When it comes to Botox, we’ve heard (and been asked) it all. Botox is one of the most common cosmetic advancements of the 20th century, but people still misunderstand a lot of things about the procedure. We don’t know how these Botox myths started – or why they persist – but we’re here to clear the air for you.
Botox Makes You Expressionless
One of the most common rumors surrounding Botox is that once you’ve received it, you’ll no longer be able to show any expression, but that’s just not true! Botox doesn’t freeze your face; it relaxes the wrinkle-producing facial muscles at the point of injection. There are several other muscles in your face involved in facial movement, so you’ll still show a wide range of facial expressions.
Botox is Toxic
Botox is a protein derived from a toxin called botulinum toxin, which comes from the bacteria that cause botulism food poisoning. In order to get botulism, the bacteria must affect your central nervous system. Botox itself is not only an isolated segment of the bacteria, it stays local at the injection site and doesn’t travel to your nervous system.
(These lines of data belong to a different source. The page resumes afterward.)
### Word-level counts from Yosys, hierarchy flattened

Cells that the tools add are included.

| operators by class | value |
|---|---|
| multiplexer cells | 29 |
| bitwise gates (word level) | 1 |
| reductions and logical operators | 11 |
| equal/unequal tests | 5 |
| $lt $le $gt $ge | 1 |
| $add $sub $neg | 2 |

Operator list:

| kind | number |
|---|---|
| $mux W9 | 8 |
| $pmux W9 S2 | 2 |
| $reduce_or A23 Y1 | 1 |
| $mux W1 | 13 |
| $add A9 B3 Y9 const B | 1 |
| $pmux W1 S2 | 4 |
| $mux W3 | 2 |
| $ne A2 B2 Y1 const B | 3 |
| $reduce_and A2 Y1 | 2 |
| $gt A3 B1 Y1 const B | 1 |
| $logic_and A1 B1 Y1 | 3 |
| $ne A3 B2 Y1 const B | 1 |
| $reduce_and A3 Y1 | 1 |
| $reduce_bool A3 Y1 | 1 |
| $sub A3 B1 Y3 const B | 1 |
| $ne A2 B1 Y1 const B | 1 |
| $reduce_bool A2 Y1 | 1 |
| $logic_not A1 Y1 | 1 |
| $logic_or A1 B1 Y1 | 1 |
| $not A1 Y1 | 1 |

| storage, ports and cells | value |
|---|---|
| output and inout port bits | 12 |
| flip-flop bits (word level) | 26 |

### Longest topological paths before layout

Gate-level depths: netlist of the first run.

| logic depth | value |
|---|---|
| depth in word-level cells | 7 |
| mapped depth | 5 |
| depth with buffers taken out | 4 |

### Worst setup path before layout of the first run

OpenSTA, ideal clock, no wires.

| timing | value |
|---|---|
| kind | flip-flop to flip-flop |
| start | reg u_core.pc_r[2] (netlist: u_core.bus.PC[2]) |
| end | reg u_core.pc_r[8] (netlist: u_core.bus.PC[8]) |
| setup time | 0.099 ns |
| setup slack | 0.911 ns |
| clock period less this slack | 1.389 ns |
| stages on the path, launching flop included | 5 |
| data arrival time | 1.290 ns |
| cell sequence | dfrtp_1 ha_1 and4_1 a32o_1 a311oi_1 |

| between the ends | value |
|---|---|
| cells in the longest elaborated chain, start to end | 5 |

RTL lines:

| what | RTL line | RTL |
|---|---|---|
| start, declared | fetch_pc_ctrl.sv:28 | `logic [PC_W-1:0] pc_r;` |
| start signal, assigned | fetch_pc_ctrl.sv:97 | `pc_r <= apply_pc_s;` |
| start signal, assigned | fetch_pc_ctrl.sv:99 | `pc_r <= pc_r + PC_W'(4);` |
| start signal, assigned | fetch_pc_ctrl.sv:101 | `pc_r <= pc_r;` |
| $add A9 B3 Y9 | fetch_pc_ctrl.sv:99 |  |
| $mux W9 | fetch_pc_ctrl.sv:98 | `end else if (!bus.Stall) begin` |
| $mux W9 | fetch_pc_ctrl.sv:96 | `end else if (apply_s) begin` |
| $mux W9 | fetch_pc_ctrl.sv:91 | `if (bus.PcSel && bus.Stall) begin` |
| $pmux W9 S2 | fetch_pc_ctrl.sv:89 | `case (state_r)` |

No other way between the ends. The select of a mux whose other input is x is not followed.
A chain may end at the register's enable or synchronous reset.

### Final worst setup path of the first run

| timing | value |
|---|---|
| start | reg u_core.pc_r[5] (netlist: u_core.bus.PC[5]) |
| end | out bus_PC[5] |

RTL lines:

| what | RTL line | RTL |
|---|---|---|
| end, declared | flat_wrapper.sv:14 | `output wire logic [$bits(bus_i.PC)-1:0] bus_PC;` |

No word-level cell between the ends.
===== src/rtl/btn_bl_sync.sv =====
// Two-flop synchronizer for the raw button level, with synchronous active-low reset.
// Instantiated by btn_bl only when BTN_BL_SYNC_EN is defined.
module btn_bl_sync (
  input  logic clk,
  input  logic rst_n,
  input  logic d,
  output logic q
);

  logic meta;

  always_ff @(posedge clk) begin
    if (!rst_n) begin
      meta <= 1'b0;
      q    <= 1'b0;
    end else begin
      meta <= d;
      q    <= meta;
    end
  end

endmodule


===== src/rtl/btn_bl.sv =====
// Button debouncer: EN follows BTN once it is stable for STABLE_TICKS sample ticks; RES pulses on press.
// Optional input synchronizer enabled by defining BTN_BL_SYNC_EN.
module btn_bl
  import btn_bl_pkg::*;
#(
  parameter int STABLE_TICKS = STABLE_TICKS_DEF
) (
  input  logic clk,
  input  logic rst_n,
  input  logic ce,
  input  logic BTN,
  output logic EN,
  output logic RES
);

  localparam int CW = cnt_width(STABLE_TICKS);
  localparam logic [CW-1:0] CNT_LAST = CW'(STABLE_TICKS - 1);

  logic          ce_d;
  logic          tick;
  logic          s;
  logic [CW-1:0] cnt;

`ifdef BTN_BL_SYNC_EN
  btn_bl_sync u_sync (
    .clk   (clk),
    .rst_n (rst_n),
    .d     (BTN),
    .q     (s)
  );
`else
  assign s = BTN;
`endif

  assign tick = ce & ~ce_d;

  // RES is registered alongside EN so it is high for the clk after a 0->1 acceptance.
  always_ff @(posedge clk) begin
    if (!rst_n) begin
      ce_d <= 1'b0;
      EN   <= 1'b0;
      RES  <= 1'b0;
      cnt  <= '0;
    end else begin
      ce_d <= ce;
      RES  <= 1'b0;
      if (tick) begin
        if (s == EN) begin
          cnt <= '0;
        end else if (cnt == CNT_LAST) begin
          EN  <= ~EN;
          RES <= ~EN;
          cnt <= '0;
        end else begin
          cnt <= cnt + 1'b1;
        end
      end
    end
  end

endmodule
File: src/rtl/fft_p_s_out.sv
// Parallel-to-serial output stage of the 16-point radix-4 FFT.
// Captures four 4-lane result groups into one of two 16-entry banks,
// reorders them from digit-reversed to natural order through the write
// addressing, and streams one complex bin per cycle from the filled bank.
module fft_p_s_out #(
  parameter int DATA_W = 16
) (
  input  logic                  clk,
  input  logic                  rst,
  input  logic                  in_valid,
  input  logic [2:0]            demux_flag,
  input  logic [4*DATA_W-1:0]   in_re,
  input  logic [4*DATA_W-1:0]   in_im,
  output logic                  out_valid,
  output logic [DATA_W-1:0]     out_re,
  output logic [DATA_W-1:0]     out_im,
  output logic [3:0]            out_idx,
  output logic                  out_last,
  output logic                  seq_err,
  output logic                  ovf_err
);

  typedef enum logic [0:0] {
    RD_IDLE   = 1'b0,
    RD_STREAM = 1'b1
  } rd_state_t;

  // Bank storage, address = {bank, bin}; bank contents need no reset.
  logic [DATA_W-1:0] mem_re [0:31];
  logic [DATA_W-1:0] mem_im [0:31];

  // Writer state
  logic       wr_bank_r;
  logic [1:0] exp_grp_r;
  logic       wr_active_r;
  logic       drop_r;
  logic       wr_bank_nxt;
  logic [1:0] exp_grp_nxt;
  logic       wr_active_nxt;
  logic       drop_nxt;
  logic       seq_err_nxt;
  logic       ovf_err_nxt;
  logic       wr_en_s;
  logic       full_set_s;

  // Reader state
  rd_state_t  state_r;
  rd_state_t  state_nxt;
  logic [3:0] rd_cnt_r;
  logic [3:0] rd_cnt_nxt;
  logic       rd_bank_r;
  logic       rd_bank_nxt;
  logic       release_s;
  logic [1:0] full_r;
  logic [1:0] full_nxt;

  logic       accept_s;
  logic [1:0] grp_s;
  logic       bank_free_s;
  logic [4:0] rd_addr_s;

  assign accept_s  = in_valid && !demux_flag[2];
  assign grp_s     = demux_flag[1:0];
  assign rd_addr_s = {rd_bank_r, rd_cnt_r};
  // A bank being released by the reader on this edge counts as free.
  assign bank_free_s = !full_r[wr_bank_r] || (release_s && (rd_bank_r == wr_bank_r));

  // Reader next-state: stream 16 bins per full bank, chain banks without a bubble.
  always_comb begin
    state_nxt   = state_r;
    rd_cnt_nxt  = rd_cnt_r;
    rd_bank_nxt = rd_bank_r;
    release_s   = 1'b0;
    case (state_r)
      RD_IDLE: begin
        if (full_r[rd_bank_r]) begin
          state_nxt  = RD_STREAM;
          rd_cnt_nxt = 4'd0;
        end else begin
          state_nxt  = RD_IDLE;
        end
      end
      RD_STREAM: begin
        if (rd_cnt_r == 4'd15) begin
          release_s   = 1'b1;
          rd_bank_nxt = ~rd_bank_r;
          rd_cnt_nxt  = 4'd0;
          if (full_r[~rd_bank_r]) begin
            state_nxt = RD_STREAM;
          end else begin
            state_nxt = RD_IDLE;
          end
        end else begin
          rd_cnt_nxt = rd_cnt_r + 4'd1;
        end
      end
      default: begin
        state_nxt  = RD_IDLE;
        rd_cnt_nxt = 4'd0;
      end
    endcase
  end

  // Writer next-state: enforce group order 0..3 and bank availability.
  always_comb begin
    wr_bank_nxt   = wr_bank_r;
    exp_grp_nxt   = exp_grp_r;
    wr_active_nxt = wr_active_r;
    drop_nxt      = drop_r;
    seq_err_nxt   = seq_err;
    ovf_err_nxt   = ovf_err;
    wr_en_s       = 1'b0;
    full_set_s    = 1'b0;
    if (accept_s) begin
      if (grp_s == 2'd0) begin
        // A group 0 in the middle of a frame is out of order, but still restarts.
        if (wr_active_r) begin
          seq_err_nxt = 1'b1;
        end else begin
          seq_err_nxt = seq_err;
        end
        if (bank_free_s) begin
          wr_en_s       = 1'b1;
          exp_grp_nxt   = 2'd1;
          wr_active_nxt = 1'b1;
          drop_nxt      = 1'b0;
        end else begin
          ovf_err_nxt   = 1'b1;
          exp_grp_nxt   = 2'd0;
          wr_active_nxt = 1'b0;
          drop_nxt      = 1'b1;
        end
      end else if (drop_r) begin
        // Remaining groups of a dropped frame are silently ignored.
        drop_nxt = 1'b1;
      end else if (wr_active_r && (grp_s == exp_grp_r)) begin
        wr_en_s = 1'b1;
        if (grp_s == 2'd3) begin
          full_set_s    = 1'b1;
          wr_bank_nxt   = ~wr_bank_r;
          wr_active_nxt = 1'b0;
          exp_grp_nxt   = 2'd0;
        end else begin
          exp_grp_nxt   = exp_grp_r + 2'd1;
        end
      end else begin
        seq_err_nxt   = 1'b1;
        wr_active_nxt = 1'b0;
        exp_grp_nxt   = 2'd0;
      end
    end else begin
      wr_en_s = 1'b0;
    end
  end

  // Full flags: writer sets on group 3, reader clears on the last bin.
  always_comb begin
    full_nxt = full_r;
    if (release_s) begin
      full_nxt = full_nxt & ~(2'b01 << rd_bank_r);
    end else begin
      full_nxt = full_nxt;
    end
    if (full_set_s) begin
      full_nxt = full_nxt | (2'b01 << wr_bank_r);
    end else begin
      full_nxt = full_nxt;
    end
  end

  // Bank write: lane l of group g is bin 4*l+g, stored at address {bank, l, g}.
  always_ff @(posedge clk) begin
    if (wr_en_s) begin
      for (int l = 0; l < 4; l++) begin
        mem_re[{wr_bank_r, 2'(l), grp_s}] <= in_re[l*DATA_W +: DATA_W];
        mem_im[{wr_bank_r, 2'(l), grp_s}] <= in_im[l*DATA_W +: DATA_W];
      end
    end
  end

  // Control state registers for writer, reader and bank flags.
  always_ff @(posedge clk or posedge rst) begin
    if (rst) begin
      wr_bank_r   <= 1'b0;
      exp_grp_r   <= 2'd0;
      wr_active_r <= 1'b0;
      drop_r      <= 1'b0;
      seq_err     <= 1'b0;
      ovf_err     <= 1'b0;
      state_r     <= RD_IDLE;
      rd_cnt_r    <= 4'd0;
      rd_bank_r   <= 1'b0;
      full_r      <= 2'b00;
    end else begin
      wr_bank_r   <= wr_bank_nxt;
      exp_grp_r   <= exp_grp_nxt;
      wr_active_r <= wr_active_nxt;
      drop_r      <= drop_nxt;
      seq_err     <= seq_err_nxt;
      ovf_err     <= ovf_err_nxt;
      state_r     <= state_nxt;
      rd_cnt_r    <= rd_cnt_nxt;
      rd_bank_r   <= rd_bank_nxt;
      full_r      <= full_nxt;
    end
  end

  // Registered output bin, valid while the reader is streaming.
  always_ff @(posedge clk or posedge rst) begin
    if (rst) begin
      out_valid <= 1'b0;
      out_re    <= {DATA_W{1'b0}};
      out_im    <= {DATA_W{1'b0}};
      out_idx   <= 4'd0;
      out_last  <= 1'b0;
    end else if (state_r == RD_STREAM) begin
      out_valid <= 1'b1;
      out_re    <= mem_re[rd_addr_s];
      out_im    <= mem_im[rd_addr_s];
      out_idx   <= rd_cnt_r;
      out_last  <= (rd_cnt_r == 4'd15);
    end else begin
      out_valid <= 1'b0;
      out_last  <= 1'b0;
    end
  end

endmodule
While there are some small risks of side effects, Botox is extremely safe. The treatment has a long and well-established safety history that dates back 20 years. Keep in mind that Botox is safest in the hands of a qualified medical professional and at recommended doses.
Stopping Botox Will Make Wrinkles Worse
One of the most persistent Botox myths is that once you start getting it, you’ll have to continue getting it forever or your wrinkles will get worse. While you may want to because of how great you’ll look, it isn’t necessary. If you stop getting Botox treatments, your wrinkles will just go back to the way they were before you started the treatments. Martie Gidon – a dermatologist from Toronto – explains that Botox will prevent your wrinkles from getting worse while you keep up with treatments; but when you stop, you will lose the effect of the Botox and your face will resume normal development of wrinkles.
There are also no addictive properties in Botox, so there is no way to become physically addicted to it.
Botox is Permanent
Botox is not permanent. A typical treatment lasts for 3 months before a follow-up is necessary. In some cases, it lasts anywhere from 6 to 12 months, once patients get the hang of no longer furrowing their brows.